From the data below, return the exact lines starting at the line containing "# hold bufs" and ending at the line containing "xor2: 1 / 8.76", both included, and nothing else.

[[ GIVEN DATA, beginning ]]

### src/rtl/op_fetch_pkg.sv
// op_fetch_pkg
// Shared definitions for the opcode fetch unit: the fetch FSM state type and
// the default address/data widths used by op_fetch and op_fetch_fifo.
package op_fetch_pkg;

   localparam int ADDR_W_DEF = 3;
   localparam int DATA_W_DEF = 8;

   typedef enum logic [1:0] {
      IDLE  = 2'd0,
      RUN   = 2'd1,
      DRAIN = 2'd2
   } state_t;

endpackage

### src/rtl/op_fetch_fifo.sv
// op_fetch_fifo
// Two-entry FIFO holding fetched {address, opcode} pairs.
// Ports:
//   clk, reset_n       clock, asynchronous active-low reset
//   flush              synchronous clear of all entries (wins over push/pop)
//   push, push_data    write one entry
//   pop                remove the head entry
//   pop_data           head entry (valid while !empty)
//   full, empty        occupancy flags
import op_fetch_pkg::*;

module op_fetch_fifo #(
   parameter int W = ADDR_W_DEF + DATA_W_DEF
) (
   input  logic         clk,
   input  logic         reset_n,
   input  logic         flush,
   input  logic         push,
   input  logic [W-1:0] push_data,
   input  logic         pop,
   output logic [W-1:0] pop_data,
   output logic         full,
   output logic         empty
);

   logic [W-1:0] mem [2];
   logic         wr_ptr;
   logic         rd_ptr;
   logic [1:0]   cnt;
   logic         push_ok;
   logic         pop_ok;

   assign full     = (cnt == 2'd2);
   assign empty    = (cnt == 2'd0);
   // A push into a full FIFO is accepted only when the head leaves this cycle.
   assign push_ok  = push & (~full | pop);
   assign pop_ok   = pop & ~empty;
   assign pop_data = mem[rd_ptr];

   always_ff @(posedge clk or negedge reset_n) begin
      if (!reset_n) begin
         wr_ptr <= 1'b0;
         rd_ptr <= 1'b0;
         cnt    <= 2'd0;
      end else if (flush) begin
         wr_ptr <= 1'b0;
         rd_ptr <= 1'b0;
         cnt    <= 2'd0;
      end else begin
         if (push_ok) wr_ptr <= ~wr_ptr;
         if (pop_ok)  rd_ptr <= ~rd_ptr;
         cnt <= cnt + {1'b0, push_ok} - {1'b0, pop_ok};
      end
   end

   // Storage is cleared on reset so the head reads as zero until the first push.
   for (genvar gi = 0; gi < 2; gi++) begin : g_entry
      always_ff @(posedge clk or negedge reset_n) begin
         if (!reset_n) begin
            mem[gi] <= '0;
         end else if (!flush && push_ok && (wr_ptr == 1'(gi))) begin
            mem[gi] <= push_data;
         end
      end
   end

endmodule

### src/rtl/op_fetch.sv
// op_fetch
// Opcode fetch unit: walks a synchronous opcode ROM from address 0 (or from a
// jump target) and delivers {address, opcode} pairs over a valid/ready port
// through a two-entry queue. Sustains one opcode per cycle while op_ready=1.
// Ports:
//   clk, reset_n                 clock, asynchronous active-low reset
//   start, halt, jump_en,
//   jump_addr                    control (priority jump_en > halt > start)
//   rom_ad, rom_ce, rom_oce,
//   rom_reset, rom_dout          ROM interface (data one cycle after rom_ce)
//   op_valid, op_ready,
//   op_data, op_addr             opcode output handshake
//   busy                         high whenever not IDLE
// Build option: define OP_FETCH_WRAP_EN to wrap from LAST_ADDR back to 0 and
// keep running; otherwise the unit drains and stops after LAST_ADDR.
import op_fetch_pkg::*;

module op_fetch #(
   parameter int ADDR_W    = ADDR_W_DEF,
   parameter int DATA_W    = DATA_W_DEF,
   parameter int LAST_ADDR = 7
) (
   input  logic              clk,
   input  logic              reset_n,
   input  logic              start,
   input  logic              halt,
   input  logic              jump_en,
   input  logic [ADDR_W-1:0] jump_addr,
   output logic [ADDR_W-1:0] rom_ad,
   output logic              rom_ce,
   output logic              rom_oce,
   output logic              rom_reset,
   input  logic [DATA_W-1:0] rom_dout,
   output logic              op_valid,
   input  logic              op_ready,
   output logic [DATA_W-1:0] op_data,
   output logic [ADDR_W-1:0] op_addr,
   output logic              busy
);

   localparam int                QW     = ADDR_W + DATA_W;
   localparam logic [ADDR_W-1:0] LAST_A = ADDR_W'(LAST_ADDR);

   state_t            state;
   state_t            state_next;
   logic [ADDR_W-1:0] addr;
   logic [ADDR_W-1:0] addr_next;
   logic              inflight;
   logic [ADDR_W-1:0] inflight_addr;

   logic              issue;
   logic              pop;
   logic              push;
   logic              full;
   logic              empty;
   logic [QW-1:0]     head;
   logic [1:0]        q_level;
   logic [2:0]        outstanding;
   logic              room;

   // Reads in flight plus queued entries must never exceed the queue depth,
   // counting the slot freed by a pop in the same cycle.
   assign q_level     = full ? 2'd2 : (empty ? 2'd0 : 2'd1);
   assign outstanding = {1'b0, q_level} + {2'b0, inflight};
   assign pop         = ~empty & op_ready;
   assign room        = (outstanding - {2'b0, pop}) < 3'd2;
   assign issue       = (state == RUN) & ~jump_en & ~halt & room;

   // A read in flight during a jump belongs to the old stream: drop it.
   assign push = inflight & ~jump_en;

   always_comb begin
      state_next = state;
      addr_next  = addr;
      if (jump_en) begin
         state_next = RUN;
         addr_next  = jump_addr;
      end else begin
         case (state)
            IDLE: begin
               if (!halt && start) begin
                  state_next = RUN;
                  addr_next  = '0;
               end
            end
            RUN: begin
               if (halt) begin
                  state_next = DRAIN;
               end else if (issue) begin
                  if (addr == LAST_A) begin
`ifdef OP_FETCH_WRAP_EN
                     addr_next = '0;
`else
                     state_next = DRAIN;
`endif
                  end else begin
                     addr_next = addr + 1'b1;
                  end
               end
            end
            DRAIN: begin
               if (!inflight && empty) state_next = IDLE;
            end
            default: state_next = IDLE;
         endcase
      end
   end

   always_ff @(posedge clk or negedge reset_n) begin
      if (!reset_n) begin
         state         <= IDLE;
         addr          <= '0;
         inflight      <= 1'b0;
         inflight_addr <= '0;
      end else begin
         state    <= state_next;
         addr     <= addr_next;
         inflight <= issue;
         if (issue) inflight_addr <= addr;
      end
   end

   op_fetch_fifo #(
      .W (QW)
   ) u_fifo (
      .clk       (clk),
      .reset_n   (reset_n),
      .flush     (jump_en),
      .push      (push),
      .push_data ({inflight_addr, rom_dout}),
      .pop       (pop),
      .pop_data  (head),
      .full      (full),
      .empty     (empty)
   );

   assign rom_ad    = addr;
   assign rom_ce    = issue;
   assign rom_oce   = 1'b1;
   assign rom_reset = 1'b0;
   assign op_valid  = ~empty;
   assign op_addr   = head[QW-1:DATA_W];
   assign op_data   = head[DATA_W-1:0];
   assign busy      = (state != IDLE);

endmodule

### config.mk
export PLATFORM = sky130hd
export DESIGN_NAME = op_fetch
export DESIGN_NICKNAME = d
export VERILOG_FILES = /design/src/rtl/op_fetch_pkg.sv /design/src/rtl/op_fetch_fifo.sv /design/src/rtl/op_fetch.sv
export SDC_FILE = /design/constraint.sdc
export NUM_CORES = 1
export LEC_CHECK = 0
export ABC_AREA = 1
export BUFFER_PORTS_ARGS = -buffer_cell sky130_fd_sc_hd__buf_2
export CAP_MARGIN = 25
export CORE_ASPECT_RATIO = 1.25
export CORE_UTILIZATION = 49
export DETAILED_ROUTE_END_ITERATION = 7
export GPL_TIMING_DRIVEN = 0
export PLACE_DENSITY = 0.75
export SYNTH_ARGS = -nofsm -noshare
export SYNTH_HDL_FRONTEND = slang
export SYNTH_SLANG_ARGS = --single-unit
### constraint.sdc
create_clock -name clk -period 1.6 [get_ports clk]
set_input_delay 0.32 -clock clk [delete_from_list [all_inputs] [get_ports clk]]
set_output_delay 0.32 -clock clk [all_outputs]
set_load 0.005 [all_outputs]
== Yosys cells after proc, flatten, opt, wreduce, memory -nomap -nowiden ==
Cells that the tools add are included.

* Output and inout port bits: 19
* Flip-flop bits (word level): 35
* Input port bits: 17
* Word-level logic and storage cells: 81

* Bitwise operators: 15
* Multiplexer cells: 23
* $lt $le $gt $ge: 2
* Eq/ne operators: 11
* Reductions and logical operators: 16
* $add $sub $neg: 5

{| class="wikitable"
|+ Operators by type and width
! kind !! count
|-
| $mux 11 || 3
|-
| $mux 2 || 8
|-
| $mux 3 || 5
|-
| $ne 3x3->1 const B || 5
|-
| $and 1x1->1 || 7
|-
| $not 1->1 || 6
|-
| $pmux 2 s3 || 1
|-
| $pmux 3 s2 || 1
|-
| $reduce_bool 2->1 || 3
|-
| $logic_and 1x1->1 || 5
|-
| $mux 1 || 5
|-
| $reduce_and 5->1 || 1
|-
| $eq 2x2->1 const B || 2
|-
| $logic_not 2->1 || 2
|-
| $ne 4x3->1 const B || 1
|-
| $ne 4x4->1 const B || 1
|-
| $reduce_and 4->1 || 1
|-
| $add 2x1->3 || 1
|-
| $add 3x1->3 const B || 1
|-
| $eq 3x3->1 const B || 1
|-
| $logic_not 1->1 || 3
|-
| $lt 3x2->1 const B || 1
|-
| $reduce_bool 3->1 || 1
|-
| $sub 3x1->3 || 1
|-
| other kinds (6) || 6
|}

== Depth between registers and ports, before layout ==
* Depth after elaboration: 11
* Mapped depth: 13
* Gate-level depth less buffers: 13

== Hierarchy ==
A second synthesis with hierarchy kept.

* Cells, all modules: 252
* Area, all modules: 1956.9 µm²

{| class="wikitable"
|+ By module, submodules not included
! module !! area each (µm²) !! times used !! cells an instance
|-
| op_fetch_fifo || 1336.3 || 1 || 169
|-
| op_fetch || 620.6 || 1 || 83
|}

== Least setup slack after synthesis ==
No wires, ideal clock.

* Kind: register -> output
* Start: register u_fifo.cnt[1]
* End: output rom_ce
* Slack: -0.143 ns
* Required time: 1.280 ns
* Arrival time: 1.423 ns
* Stages on the path, launching flop included: 11
* Buffers on the path: 0
* Path through: dfrtp_1 nor2_1 nor2_1 ha_1 inv_1 nand2_1 nand2_1 nand2_1 nand2_1 nand3_1 inv_1

* Word-level cells in the longest chain between the ends: 7
* Elaborated cells on any way between the ends: 10
* Those cells by class: 2 x add/sub; 1 x order compare; 1 x eq/ne; 2 x mux; 3 x bitwise; 1 x reduce/logical

{| class="wikitable"
|+ RTL lines
! what !! line !! text
|-
| from (decl) || op_fetch_fifo.sv:29 || <nowiki>logic [1:0] cnt;</nowiki>
|-
| from (signal assigned) || op_fetch_fifo.sv:52 || <nowiki>cnt <= cnt + {1'b0, push_ok} - {1'b0, pop_ok};</nowiki>
|-
| $logic_not 2->1 || op_fetch_fifo.sv:34 || <nowiki>assign empty = (cnt == 2'd0);</nowiki>
|-
| $mux 1 || op_fetch.sv:63 || <nowiki>assign q_level = full ? 2'd2 : (empty ? 2'd0 : 2'd1);</nowiki>
|-
| $mux 2 || op_fetch.sv:63 ||
|-
| $add 2x1->3 || op_fetch.sv:64 || <nowiki>assign outstanding = {1'b0, q_level} + {2'b0, inflight};</nowiki>
|-
| $sub 3x1->3 (*) || op_fetch.sv:66 || <nowiki>assign room = (outstanding - {2'b0, pop}) < 3'd2;</nowiki>
|-
| $lt 3x2->1 (*) || op_fetch.sv:66 ||
|-
| $and 1x1->1 (*) || op_fetch.sv:67 || <nowiki>assign issue = (state == RUN) & ~jump_en & ~halt & room;</nowiki>
|-
| to (decl) || op_fetch.sv:30 || <nowiki>output logic rom_ce,</nowiki>
|}

Every way passes the cells marked *; elsewhere a longest branch is shown, timed or not.

== Final worst setup path ==
* Start: register u_fifo.cnt[0]
* End: output rom_ce

The elaborated chain is that of the path after synthesis.

==> summary.md <==
| Metric | Value |
|---|---|
| Yosys cell types | `23` |
| Fill count | `313` |
| RSZ-0062 raised after global routing | `yes` |
| Final period utilization | `129%` |
| Fin util | `64.0%` |
| Fin area | `2230 um^2` |
| Actual slew at the worst max-slew pin | `769 ps` |
| Wire length per cell | `12.3 um` |
| Final nets | `292` |
| Die W | `56.1 um` |
| Crit path DAT | `1750 ps` |
| Buffers on Ports | `32` |
| Post-synthesis register bit count | `35` |
| Core ar. | `3480 um^2` |
| Required @ worst endpoint | `1280 ps` |
| Die area | `3900 um^2` |
| Commonest non-fill, non-tap cell in the layout | `nand2_1` |
| Largest net degree at the start of global routing | `36` |
| Syn Inst Count | `224` |
| Compound-gate portion of the synthesized area | `11.2%` |
| 1st-iter DRT viols | `63` |
| CTS buffer count | `5` |
| CTS root buffer | `clkbuf_8` |
| Cell area power density | `1720 nW/um^2` |
| Setup ws final | `-469 ps` |
| Placed Instance Area | `2010 um^2` |
| Setup crit end kind | `output pin` |
| Seq/Total Area, Yosys | `48.9%` |
| Area share of fa/ha/maj cells after synthesis | `3.49%` |
| Leak | `1.24 nW` |
| Initial antenna violation count | `0` |
| FP Rows | `24` |
| Tmin final | `2070 ps` |
| CP max stage delay | `400 ps` |
| All-layer global routing usage | `21.8%` |
| Number of vias in the routed layout | `1506` |
| H-tree levels | `2` |
| CTS sink count | `35` |
| Max clock buf depth | `2` |
| Global-route wire length before repair | `6490 um` |
| Failing checks | `negative setup slack` |
| Synth Net Count | `246` |
| # hold bufs at CTS | `0` |
| XOR/XNOR Fraction of Synth Area | `0.978%` |
| Io pins | `36` |
| CP dominant cell by count | `nand2_2` |
| Clock-pin slew on the worst setup and hold paths | `70 ps` |
| Peak VDD IR | `0.000948 V` |
| Starting density of the core | `51.4%` |
| HPWL after DPL | `2530 um` |
| Startpoint types | `flop` |
| Final-report hold violation count | `0` |
| CTS tree | `built` |
| Mean Syn Cell Area | `8.00 um^2` |
| Synth warnings | `0` |
| Mux cell area share after synthesis | `0%` |
| Residual DRC count | `0` |
| GP Congestion | `0.765` |
| CP Max Fanout | `2` |
| Most frequent cells in the layout | `nand2_1, dfrtp_1, buf_2` |
| Fin. max-slew vios | `0` |
| HP Class | `in -> async` |
| P&R area growth vs syn | `24.4%` |
| Layout cells sized above 1 | `34.3%` |
| Final WL | `3800 um` |
| Skew-Pair Late Insertion Delay | `290 ps` |
| Crit path cell chain | `nor2_2 -> nor2_2 -> ha_1 -> inv_2 -> nand2_2 -> nand2_2 -> nand2_2 -> nand2_2 -> nand3_2 -> inv_2 -> buf_2` |
| Peak Freq | `483 MHz` |
| Syn Std Cell Area | `1790 um^2` |
| Slowest cell on the critical path | `dfrtp_1` |
| Status | `finished with violations` |
| Total gr overflow | `0` |
| Largest family of logic cells by synthesized area | `simple AND/OR/NAND/NOR gates` |
| Vias in the first global route | `1455` |
| Die height | `69.6 um` |
| Pre-antenna DRT Iters | `4` |
| Post-route ant nets | `0` |
| Final setup vio count | `9` |
| Ant diodes | `0` |
| WS Path Type | `reg -> out` |
| Vias/cell | `4.86` |
| Simple-Gate Fraction of Synth Area | `25.1%` |
| Clock Skews | `4.45 ps` |
| Normalized max-slew margin | `48.8%` |
| # Max-Cap Violations | `0` |
-- cell usage after synthesis (all sizes together) --
master / number / area (um^2)
a21oi: 1 / 5.00
a31oi: 1 / 6.26
buf: 7 / 61.3
clkbuf: 3 / 11.3
conb: 2 / 7.51
dfrtp: 35 / 876
ha: 5 / 62.6
inv: 28 / 105
nand2: 87 / 337
nand3: 10 / 55.1
nand3b: 1 / 7.51
nor2: 12 / 45.0
o211ai: 1 / 7.51
o21ai: 28 / 181
or2: 1 / 6.26
xnor2: 1 / 8.76
xor2: 1 / 8.76
-- kinds of logic (layout without fill, tap and decap cells) --
| kind of cell | Yosys count | count (layout) |
|---|---|---|
| AO/OA/AOI/OAI | 31 | 31 |
| XOR/XNOR | 2 | 2 |
| adder cells (fa/ha/maj) | 5 | 5 |
| buffers and inverters | 38 | 85 |
| flip-flops | 35 | 35 |
| other | 2 | 2 |
| AND/OR/NAND/NOR | 111 | 111 |
-- power by group --
group          internal, W  total, W  switching (W)  leakage, nW
sequential         0.00127   0.00153       0.000261        0.457
combinational     0.000774   0.00169       0.000914        0.739
clock             0.000304  0.000625       0.000321       0.0412
total              0.00235   0.00384        0.00150         1.24
-- critical path, delay by kind of cell, from the launching register on --
| family | cells | cell delay, ps |
|---|---|---|
| fa+ha+maj | 1 | 280 |
| flops | 1 | 400 |
| buf+inv | 3 | 250 |
| simple gates | 7 | 540 |
-- per-layer routing --
metal | GRT usage [%] | part of all wire, % | up-vias
met5 | 0 | 0 | -
met4 | 8.94 | 1.9 | 0
met3 | 5.22 | 4.1 | 6
met2 | 37.7 | 51 | 35
met1 | 25.6 | 43 | 686
li1 | - | - | 779
-- metrics by stage --
stage / setup WS [ps] / hold WS (ps) / total power [W] / std cells / TNS (ps)
2_1_floorplan: -65.4 / 24.4 / 0.00247 / 224 / -133
3_3_place_gp: -281 / 435 / 0.00288 / 295 / -878
3_5_place_dp: -315 / 437 / 0.00296 / 295 / -1200
4_1_cts: -438 / 126 / 0.00372 / 309 / -1140
5_1_grt: -580 / 166 / 0.00419 / 310 / -2840
6_report: -469 / 102 / 0.00384 / 310 / -1530
-- registers in the layout (all words and copies together) (netlist names) --
register / cells
u_fifo.mem: 22
rom_ad: 3
inflight_addr: 3
inflight: 1
state: 2
u_fifo.cnt: 2
u_fifo.rd_ptr: 1
u_fifo.wr_ptr: 1
-- repair_timing --
item	CTS	global route
pin swaps	4	6
setup buffers	6	2
gates resized for setup	10	29
setup endpoints to repair	21	33
-- path summary, 6_finish.rpt --
path | cells past startpoint | slack, ps | endpoint | from
setup / recovery | 11 | -470 | rom_ce | u_fifo.cnt[0]
hold / removal | 1 | 100 | u_fifo.mem[2] | reset_n
setup reg to reg | 14 | -180 | rom_ad[2] | u_fifo.cnt[0]
hold reg to reg | 2 | 480 | u_fifo.mem[18] | u_fifo.mem[18]
max in group asynchronous | 1 | 970 | u_fifo.rd_ptr | reset_n
min in group clk | 2 | 240 | u_fifo.cnt[1] | jump_en
-- area by class of cell --
cell class                 instances  area [um^2]  share of cell area, %
multi-input combinational        151          803                   36.0
timing repair buffer              39          213                   9.54
buffer                            10         97.6                   4.38
clock buffer                       6         72.6                   3.25
clock inverter                     2         12.5                  0.561
tap                               39         48.8                   2.19
inverter                          28          105                   4.71
sequential                        35          877                   39.3
Power figures use the tool's default switching activity.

[[ GIVEN DATA, end ]]

RESPONSE AREA.
| # hold bufs at CTS | `0` |
| XOR/XNOR Fraction of Synth Area | `0.978%` |
| Io pins | `36` |
| CP dominant cell by count | `nand2_2` |
| Clock-pin slew on the worst setup and hold paths | `70 ps` |
| Peak VDD IR | `0.000948 V` |
| Starting density of the core | `51.4%` |
| HPWL after DPL | `2530 um` |
| Startpoint types | `flop` |
| Final-report hold violation count | `0` |
| CTS tree | `built` |
| Mean Syn Cell Area | `8.00 um^2` |
| Synth warnings | `0` |
| Mux cell area share after synthesis | `0%` |
| Residual DRC count | `0` |
| GP Congestion | `0.765` |
| CP Max Fanout | `2` |
| Most frequent cells in the layout | `nand2_1, dfrtp_1, buf_2` |
| Fin. max-slew vios | `0` |
| HP Class | `in -> async` |
| P&R area growth vs syn | `24.4%` |
| Layout cells sized above 1 | `34.3%` |
| Final WL | `3800 um` |
| Skew-Pair Late Insertion Delay | `290 ps` |
| Crit path cell chain | `nor2_2 -> nor2_2 -> ha_1 -> inv_2 -> nand2_2 -> nand2_2 -> nand2_2 -> nand2_2 -> nand3_2 -> inv_2 -> buf_2` |
| Peak Freq | `483 MHz` |
| Syn Std Cell Area | `1790 um^2` |
| Slowest cell on the critical path | `dfrtp_1` |
| Status | `finished with violations` |
| Total gr overflow | `0` |
| Largest family of logic cells by synthesized area | `simple AND/OR/NAND/NOR gates` |
| Vias in the first global route | `1455` |
| Die height | `69.6 um` |
| Pre-antenna DRT Iters | `4` |
| Post-route ant nets | `0` |
| Final setup vio count | `9` |
| Ant diodes | `0` |
| WS Path Type | `reg -> out` |
| Vias/cell | `4.86` |
| Simple-Gate Fraction of Synth Area | `25.1%` |
| Clock Skews | `4.45 ps` |
| Normalized max-slew margin | `48.8%` |
| # Max-Cap Violations | `0` |
-- cell usage after synthesis (all sizes together) --
master / number / area (um^2)
a21oi: 1 / 5.00
a31oi: 1 / 6.26
buf: 7 / 61.3
clkbuf: 3 / 11.3
conb: 2 / 7.51
dfrtp: 35 / 876
ha: 5 / 62.6
inv: 28 / 105
nand2: 87 / 337
nand3: 10 / 55.1
nand3b: 1 / 7.51
nor2: 12 / 45.0
o211ai: 1 / 7.51
o21ai: 28 / 181
or2: 1 / 6.26
xnor2: 1 / 8.76
xor2: 1 / 8.76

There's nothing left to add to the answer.